IRS won't add Login.gov without changes
A watchdog report reveals what led the IRS to scrap plans to use the government-backed identity service during the 2023 tax season.
The IRS was in hot water back in early 2022 when advocacy groups and lawmakers called out the tax agency for incorporating facial recognition technology into a customer account feature.
One possible way out was adding government-operated identity solution Login.gov as a method for taxpayers to verify themselves to access online IRS accounts and services, something the IRS said in 2022 it intended to do.
But the Login.gov option never came online at the IRS, and the tax agency eventually clawed back all but $240,000 of a $22.6 million contract to use the digital identity service. A recent oversight report explains why: technology officials didn't trust the security features of the service, which is operated by the General Services Administration.
“Login.gov’s lack of strong anti-fraud controls prohibits the IRS’s ability to detect large-scale exploits, putting billions of dollars of taxpayer payments at risk,” senior executives wrote to the tax agency's deputy chief in a November 7, 2022 memorandum quoted at length in the report from the Treasury Inspector General for Tax Administration.
Specifically, officials were concerned with Login's non-compliance with government standards for remote identity proofing. Those standards, known as Identity Assurance Level 2, require a biometric marker, such as facial recognition. IRS officials were also concerned about Login.gov’s anti-fraud capabilities.
The agency's chief information officer, chief information security officer, chief privacy officer and others warned that "the use of the IAL2 feature of Login.gov would result in IRS sensitive taxpayer data being exploited."
Despite concerns raised in the memo, the IRS issued an authority to operate for Login.gov in mid-November 2022. Later that month, the IRS CIO told the Treasury Department the tax agency would need to see enhanced fraud and IAL2 requirements before Login.gov would be deployed.
The IRS later found fraud gaps in four separate tabletop exercises, and IRS officials continued to express caution. “I have significant concerns about subjecting 10,000 taxpayers to the risks we’ve identified,” the tax agency’s chief privacy officer wrote in early March.
The planned March deployment didn’t happen — the report states that GSA postponed the planned deployment because of concerns about launching during peak processing season at the IRS — but the IRS continued to plan a limited scope launch to provide information that could help determine future actions, a plan that eventually was abandoned in April of this year. The next month, the IRS revised cost estimates for its Login usage and dramatically lowered the overall value of its contract to use the identity service.
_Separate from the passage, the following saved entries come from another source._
`config.mk`:
```
export PLATFORM = sky130hd
export DESIGN_NAME = store_buffer_flat
export DESIGN_NICKNAME = d
export VERILOG_FILES = /design/src/dcache_pkg.sv /design/src/sb_if.sv /design/src/store_buffer.sv /design/src/flat_wrapper.sv
export VERILOG_INCLUDE_DIRS = /design/src /design/src/src
export SDC_FILE = /design/constraint.sdc
export NUM_CORES = 1
export LEC_CHECK = 0
export BUFFER_PORTS_ARGS = -buffer_cell sky130_fd_sc_hd__buf_2
export CAP_MARGIN = 20
export CORE_UTILIZATION = 45
export CTS_BUF_LIST = sky130_fd_sc_hd__clkbuf_4 sky130_fd_sc_hd__clkbuf_8 sky130_fd_sc_hd__clkbuf_16
export CTS_CLUSTER_SIZE = 30
export DETAILED_ROUTE_END_ITERATION = 8
export HOLD_SLACK_MARGIN = 0.12
export PLACE_DENSITY_LB_ADDON = 0.3
export SLEW_MARGIN = 20
export SYNTH_ARGS = -nofsm -noshare
export SYNTH_HDL_FRONTEND = slang
export SYNTH_SLANG_ARGS = --single-unit
export TNS_END_PERCENT = 10
```
`constraint.sdc`:
```
create_clock -name clk -period 4.98 [get_ports clk]
set_clock_uncertainty 0.05 [all_clocks]
set_input_delay 0.498 -clock clk [delete_from_list [all_inputs] [get_ports clk]]
set_output_delay 0.498 -clock clk [all_outputs]
set_load 0.01 [all_outputs]
```
## config.mk

```make
export PLATFORM = sky130hd
export DESIGN_NAME = perf_monitor_top
export DESIGN_NICKNAME = d
export VERILOG_FILES = /design/src/design/perf_mon_pkg.sv /design/src/design/instr_profiler.sv /design/src/design/cache_profiler.sv /design/src/design/perf_csr_bus.sv /design/src/design/perf_monitor_top.sv
export VERILOG_INCLUDE_DIRS = /design/src /design/src/design
export SDC_FILE = /design/constraint.sdc
export NUM_CORES = 2
export LEC_CHECK = 0
export BUFFER_PORTS_ARGS = -buffer_cell sky130_fd_sc_hd__buf_2
export CAP_MARGIN = 20
export CORE_UTILIZATION = 45
export CTS_CLUSTER_DIAMETER = 200
export DETAILED_ROUTE_END_ITERATION = 12
export SLEW_MARGIN = 15
export SYNTH_ARGS = -nofsm -noshare
export SYNTH_HDL_FRONTEND = slang
export SYNTH_HIERARCHICAL = 1
export SYNTH_SLANG_ARGS = --single-unit
```

## constraint.sdc

```tcl
create_clock -name clk -period 9 [get_ports clk]
set_input_delay 1.8 -clock clk [delete_from_list [all_inputs] [get_ports clk]]
set_output_delay 1.8 -clock clk [all_outputs]
set_load 0.01 [all_outputs]
```
File: src/hw/io_tile_pkg.sv
package io_tile_pkg;

  localparam int paddr_width = 16;
  localparam int data_width = 32;
  localparam int did_width = 3;
  localparam int lce_id_width = 2;
  localparam int offset_width = paddr_width - did_width;

  // The same encoding serves requests and commands
  // LCE commands read it as data return or store ack
  localparam logic op_load = 1'b0;
  localparam logic op_store = 1'b1;

  // Host window spans host_base_addr up to but not including dev_base_addr
  localparam logic [paddr_width-1:0] host_base_addr = 16'h1000;
  localparam logic [paddr_width-1:0] dev_base_addr = 16'h2000;
  localparam logic [did_width-1:0] host_did = '1;

  localparam int fifo_els = 2;

  // Both engines step through these in order and wrap back to idle
  localparam logic [1:0] st_idle = 2'd0;
  localparam logic [1:0] st_send = 2'd1;
  localparam logic [1:0] st_wait = 2'd2;
  localparam logic [1:0] st_reply = 2'd3;

  typedef union packed {
    logic [paddr_width-1:0] raw;
    struct packed {
      logic [did_width-1:0] did;
      logic [offset_width-1:0] offset;
    } f;
  } io_addr_u;

endpackage

File: src/hw/io_msg_fifo.sv
`timescale 1ns/1ps

module io_msg_fifo (
  input  logic clk_i,
  input  logic rst_i,
  input  logic v_i,
  input  logic [io_tile_pkg::did_width-1:0] src_did_i,
  input  logic [io_tile_pkg::did_width-1:0] dst_did_i,
  input  logic op_i,
  input  logic [io_tile_pkg::paddr_width-1:0] addr_i,
  input  logic [io_tile_pkg::data_width-1:0] data_i,
  output logic ready_o,
  output logic v_o,
  output logic [io_tile_pkg::did_width-1:0] src_did_o,
  output logic [io_tile_pkg::did_width-1:0] dst_did_o,
  output logic op_o,
  output logic [io_tile_pkg::paddr_width-1:0] addr_o,
  output logic [io_tile_pkg::data_width-1:0] data_o,
  input  logic yumi_i
);

  import io_tile_pkg::*;

  logic [did_width-1:0] src_did_mem [fifo_els];
  logic [did_width-1:0] dst_did_mem [fifo_els];
  logic op_mem [fifo_els];
  logic [paddr_width-1:0] addr_mem [fifo_els];
  logic [data_width-1:0] data_mem [fifo_els];
  logic wr_ptr_r;
  logic rd_ptr_r;
  logic [1:0] count_r;
  logic push;

  assign ready_o = (count_r != 2'(fifo_els));
  assign v_o = (count_r != 2'd0);
  assign push = v_i & ready_o;

  assign src_did_o = src_did_mem[rd_ptr_r];
  assign dst_did_o = dst_did_mem[rd_ptr_r];
  assign op_o = op_mem[rd_ptr_r];
  assign addr_o = addr_mem[rd_ptr_r];
  assign data_o = data_mem[rd_ptr_r];

  always_ff @(posedge clk_i) begin
    if (push) begin
      src_did_mem[wr_ptr_r] <= src_did_i;
      dst_did_mem[wr_ptr_r] <= dst_did_i;
      op_mem[wr_ptr_r] <= op_i;
      addr_mem[wr_ptr_r] <= addr_i;
      data_mem[wr_ptr_r] <= data_i;
    end
  end

  always_ff @(posedge clk_i) begin
    if (rst_i) begin
      wr_ptr_r <= 1'b0;
      rd_ptr_r <= 1'b0;
      count_r <= 2'd0;
    end else begin
      wr_ptr_r <= wr_ptr_r ^ push;
      rd_ptr_r <= rd_ptr_r ^ yumi_i;
      count_r <= count_r + 2'(push) - 2'(yumi_i);
    end
  end

  // The consumer may only take what is on offer
  assert property (@(posedge clk_i) disable iff (rst_i) yumi_i |-> v_o)
    else $error("io_msg_fifo: yumi without valid");

  // A message that meets a full buffer waits unchanged for room
  assert property (@(posedge clk_i) disable iff (rst_i)
                   v_i && !ready_o |=> v_i && $stable(addr_i) && $stable(data_i))
    else $error("io_msg_fifo: message lost while full");

endmodule
<file path="src/verilog/uart_bank_pkg.sv">
/*
 Shared constants and types for the UART transmit bank.
 FIFO_DEPTH must be a power of two, because the FIFO pointers wrap naturally.
 CLOCKS_PER_BIT is fixed at build time and has no runtime control.
*/

package uart_bank_pkg;

	// Bank size.
	localparam int CHANNEL_COUNT = 4;

	// Per-channel queue depth in bytes.
	localparam int FIFO_DEPTH = 8;

	// Serial bit period in clock cycles.
	localparam int CLOCKS_PER_BIT = 16;

	// Derived FIFO widths.
	localparam int FIFO_ADDR_WIDTH = $clog2(FIFO_DEPTH);
	localparam int FIFO_COUNT_WIDTH = $clog2(FIFO_DEPTH + 1);

	// Channel number.
	typedef logic [1:0] channel_index_t;

	// One bit per channel.
	typedef logic [CHANNEL_COUNT-1:0] channel_mask_t;

	// One data byte.
	typedef logic [7:0] byte_t;

	// Bit divider, counts up to CLOCKS_PER_BIT.
	typedef logic [4:0] bit_count_t;

	// FIFO pointer and occupancy.
	typedef logic [FIFO_ADDR_WIDTH-1:0] fifo_addr_t;
	typedef logic [FIFO_COUNT_WIDTH-1:0] fifo_count_t;

endpackage

</file>
<file path="src/verilog/byte_fifo.sv">
/*
 First-word-fall-through byte FIFO; the head byte is valid while not empty.
 A write when full or a read when empty is ignored, so callers gate on the flags.
*/

module byte_fifo (
	input  logic                 i_clock,
	input  logic                 i_reset,
	input  logic                 i_write,
	input  uart_bank_pkg::byte_t i_wdata,
	input  logic                 i_read,
	output uart_bank_pkg::byte_t o_rdata,
	output logic                 o_empty,
	output logic                 o_full
);
	import uart_bank_pkg::*;

	byte_t       mem [FIFO_DEPTH];
	fifo_addr_t  wr_ptr;
	fifo_addr_t  rd_ptr;
	fifo_count_t count;
	logic        do_write;
	logic        do_read;

	assign do_write = i_write && !o_full;
	assign do_read = i_read && !o_empty;

	assign o_empty = (count == '0);
	assign o_full = (count == fifo_count_t'(FIFO_DEPTH));

	// Head of queue, no read latency.
	assign o_rdata = mem[rd_ptr];

	// Storage.
	always_ff @(posedge i_clock) begin
		if (do_write) begin
			mem[wr_ptr] <= i_wdata;
		end
	end

	// Pointers and occupancy.
	always_ff @(posedge i_clock) begin
		if (i_reset) begin
			wr_ptr <= '0;
			rd_ptr <= '0;
			count <= '0;
		end else begin
			if (do_write) begin
				wr_ptr <= wr_ptr + 1'b1;
			end
			if (do_read) begin
				rd_ptr <= rd_ptr + 1'b1;
			end
			// Simultaneous push and pop leave the count alone.
			case ({do_write, do_read})
				2'b10: count <= count + 1'b1;
				2'b01: count <= count - 1'b1;
				default: count <= count;
			endcase
		end
	end

	// The serializer only pops a queue that holds a byte.
	a_no_read_when_empty: assert property (
		@(posedge i_clock) disable iff (i_reset) i_read |-> !o_empty);

	// The channel drops writes to a full queue before they get here.
	a_no_write_when_full: assert property (
		@(posedge i_clock) disable iff (i_reset) i_write |-> !o_full);

endmodule

</file>
<file path="src/verilog/uart_tx_channel.sv">
/*
 One 8N1 transmit channel: byte queue plus serializer.
 A frame is 10 bit periods; at least one idle cycle separates queued frames.
 Writes to a full queue are dropped and reported on o_dropped.
*/

module uart_tx_channel (
	input  logic                 i_clock,
	input  logic                 i_reset,
	input  logic                 i_write,
	input  uart_bank_pkg::byte_t i_data,
	output logic                 o_tx,
	output logic                 o_busy,
	output logic                 o_done,
	output logic                 o_dropped
);
	import uart_bank_pkg::*;

	typedef enum logic [1:0] {
		TX_IDLE,
		TX_START,
		TX_DATA,
		TX_STOP
	} tx_state_t;

	tx_state_t  state;
	bit_count_t bit_count;
	logic [2:0] bit_index;
	byte_t      shift;
	logic       bit_end;
	logic       fifo_write;
	logic       fifo_read;
	byte_t      fifo_rdata;
	logic       fifo_empty;
	logic       fifo_full;

	// Accept only while there is room.
	assign fifo_write = i_write && !fifo_full;

	// Pop the head as soon as the line is idle.
	assign fifo_read = (state == TX_IDLE) && !fifo_empty;

	assign bit_end = (bit_count == bit_count_t'(CLOCKS_PER_BIT - 1));

	assign o_busy = (state != TX_IDLE) || !fifo_empty;

	byte_fifo tx_fifo (
		.i_clock (i_clock),
		.i_reset (i_reset),
		.i_write (fifo_write),
		.i_wdata (i_data),
		.i_read  (fifo_read),
		.o_rdata (fifo_rdata),
		.o_empty (fifo_empty),
		.o_full  (fifo_full)
	);

	// Overflow report.
	always_ff @(posedge i_clock) begin
		if (i_reset) begin
			o_dropped <= 1'b0;
		end else begin
			o_dropped <= i_write && fifo_full;
		end
	end

	// Serializer FSM.
	always_ff @(posedge i_clock) begin
		if (i_reset) begin
			state <= TX_IDLE;
			bit_count <= '0;
			bit_index <= '0;
			o_tx <= 1'b1;
			o_done <= 1'b0;
		end else begin
			o_done <= 1'b0;
			if (state == TX_IDLE) begin
				bit_count <= '0;
				if (fifo_read) begin
					state <= TX_START;
					o_tx <= 1'b0;
				end
			end else if (!bit_end) begin
				bit_count <= bit_count + 1'b1;
			end else begin
				bit_count <= '0;
				case (state)
					TX_START: begin
						state <= TX_DATA;
						bit_index <= '0;
						o_tx <= shift[0];
					end
					TX_DATA: begin
						if (bit_index == 3'd7) begin
							state <= TX_STOP;
							o_tx <= 1'b1;
						end else begin
							bit_index <= bit_index + 1'b1;
							o_tx <= shift[0];
						end
					end
					TX_STOP: begin
						state <= TX_IDLE;
						// Queue drained with this frame.
						o_done <= fifo_empty;
					end
					default: begin
						state <= TX_IDLE;
						o_tx <= 1'b1;
					end
				endcase
			end
		end
	end

	// Shift register, LSB goes out first.
	always_ff @(posedge i_clock) begin
		if (fifo_read) begin
			shift <= fifo_rdata;
		end else if (bit_end && (state == TX_START || state == TX_DATA)) begin
			shift <= shift >> 1;
		end
	end

	a_idle_line_high: assert property (
		@(posedge i_clock) disable iff (i_reset) (state == TX_IDLE) |-> o_tx);

endmodule

</file>
<file path="src/verilog/write_decoder.sv">
/*
 Registers a host write and steers it to one channel.
 Strobe and byte appear one cycle after the host write.
*/

module write_decoder (
	input  logic                          i_clock,
	input  logic                          i_reset,
	input  logic                          i_write,
	input  uart_bank_pkg::channel_index_t i_channel,
	input  uart_bank_pkg::byte_t          i_data,
	output uart_bank_pkg::channel_mask_t  o_write_mask,
	output uart_bank_pkg::byte_t          o_data
);
	import uart_bank_pkg::*;

	// One-hot strobe.
	always_ff @(posedge i_clock) begin
		if (i_reset) begin
			o_write_mask <= '0;
		end else if (i_write) begin
			o_write_mask <= channel_mask_t'(1) << i_channel;
		end else begin
			o_write_mask <= '0;
		end
	end

	// Shared byte for all channels.
	always_ff @(posedge i_clock) begin
		if (i_write) begin
			o_data <= i_data;
		end
	end

	// Each host write reaches exactly the addressed channel next cycle.
	a_strobe_one_hot: assert property (
		@(posedge i_clock) disable iff (i_reset)
		i_write |=> $onehot(o_write_mask) && o_write_mask[$past(i_channel)]);

	a_channel_in_range: assert property (
		@(posedge i_clock) disable iff (i_reset)
		i_write |-> (int'(i_channel) < CHANNEL_COUNT));

endmodule

</file>
<file path="src/verilog/status_collector.sv">
/*
 Sticky per-channel done and dropped flags.
 A clear removes the masked bits; a pulse in the same cycle keeps its bit set.
*/

module status_collector (
	input  logic                         i_clock,
	input  logic                         i_reset,
	input  uart_bank_pkg::channel_mask_t i_done,
	input  uart_bank_pkg::channel_mask_t i_dropped,
	input  logic                         i_clear,
	input  uart_bank_pkg::channel_mask_t i_clear_mask,
	output uart_bank_pkg::channel_mask_t o_done_flags,
	output uart_bank_pkg::channel_mask_t o_dropped_flags
);
	import uart_bank_pkg::*;

	channel_mask_t clear_bits;

	// Only a clear strobe applies the mask.
	assign clear_bits = i_clear ? i_clear_mask : '0;

	// Set wins over clear.
	always_ff @(posedge i_clock) begin
		if (i_reset) begin
			o_done_flags <= '0;
			o_dropped_flags <= '0;
		end else begin
			o_done_flags <= (o_done_flags & ~clear_bits) | i_done;
			o_dropped_flags <= (o_dropped_flags & ~clear_bits) | i_dropped;
		end
	end

endmodule

</file>
<file path="src/verilog/uart_tx_bank.sv">
/*
 Bank of UART transmit channels behind one byte-write port.
 Writes are never refused; overflow shows up in o_dropped_flags.
*/

module uart_tx_bank (
	input  logic                          i_clock,
	input  logic                          i_reset,
	input  logic                          i_write,
	input  uart_bank_pkg::channel_index_t i_channel,
	input  uart_bank_pkg::byte_t          i_data,
	input  logic                          i_clear,
	input  uart_bank_pkg::channel_mask_t  i_clear_mask,
	output uart_bank_pkg::channel_mask_t  o_tx,
	output uart_bank_pkg::channel_mask_t  o_busy,
	output uart_bank_pkg::channel_mask_t  o_done_flags,
	output uart_bank_pkg::channel_mask_t  o_dropped_flags
);
	import uart_bank_pkg::*;

	channel_mask_t write_mask;
	byte_t         write_data;
	channel_mask_t done;
	channel_mask_t dropped;

	write_decoder decoder (
		.i_clock      (i_clock),
		.i_reset      (i_reset),
		.i_write      (i_write),
		.i_channel    (i_channel),
		.i_data       (i_data),
		.o_write_mask (write_mask),
		.o_data       (write_data)
	);

	// One serializer per channel.
	for (genvar ch = 0; ch < CHANNEL_COUNT; ch++) begin : g_channel
		uart_tx_channel channel (
			.i_clock   (i_clock),
			.i_reset   (i_reset),
			.i_write   (write_mask[ch]),
			.i_data    (write_data),
			.o_tx      (o_tx[ch]),
			.o_busy    (o_busy[ch]),
			.o_done    (done[ch]),
			.o_dropped (dropped[ch])
		);
	end

	status_collector collector (
		.i_clock         (i_clock),
		.i_reset         (i_reset),
		.i_done          (done),
		.i_dropped       (dropped),
		.i_clear         (i_clear),
		.i_clear_mask    (i_clear_mask),
		.o_done_flags    (o_done_flags),
		.o_dropped_flags (o_dropped_flags)
	);

endmodule

</file>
GSA officials have also come under fire for telling customer agencies like the Department of Veterans Affairs and the Department of Labor that Login.gov met IAL2 standards, when it did not.
This was known at GSA, where the administrator asked the Office of Management and Budget to assess Login.gov and give a written statement to GSA affirming that Login.gov provides comparable security levels as IAL2.
In September 2022, a panel of experts assembled by the Office of the Federal Chief Information Officer found that Login.gov didn’t meet NIST IAL2 standards, but did provide the strength intended by them, although it needed a better anti-fraud program. According to the oversight report, GSA had not implemented anti-fraud controls sought by experts as of June 7, 2023.
A GSA spokesperson didn't directly address whether the OMB recommendations were ever put in place. “The platform continues to incorporate proven tools and practices in fraud prevention, including the ability to actively monitor registrations and block fraudulent users,” the GSA spokesperson told Nextgov/FCW in an emailed statement. “Login.gov takes seriously its responsibility to safeguard user privacy and ensure equitable access to all."
GSA is planning on achieving the IAL2 compliance sought by the IRS "in a way that meets our agency partners’ needs while also upholding our commitment to privacy, security and equity for the public,” the spokesperson told Nextgov/FCW.
IRS already taps Login for some use cases that don’t require proving the identity of the end user. An internal IRS roadmap approved in July states that the IRS needs at least two options for taxpayers to prove their identities to log into IRS services — including both government and non-government options, according to the report.
"The IRS looks forward to engaging with the General Services Administration to assess expanding Login.gov services once its identity proofing process meets federal digital identity and fraud guidelines,” an IRS agency spokesperson told Nextgov/FCW in an emailed statement.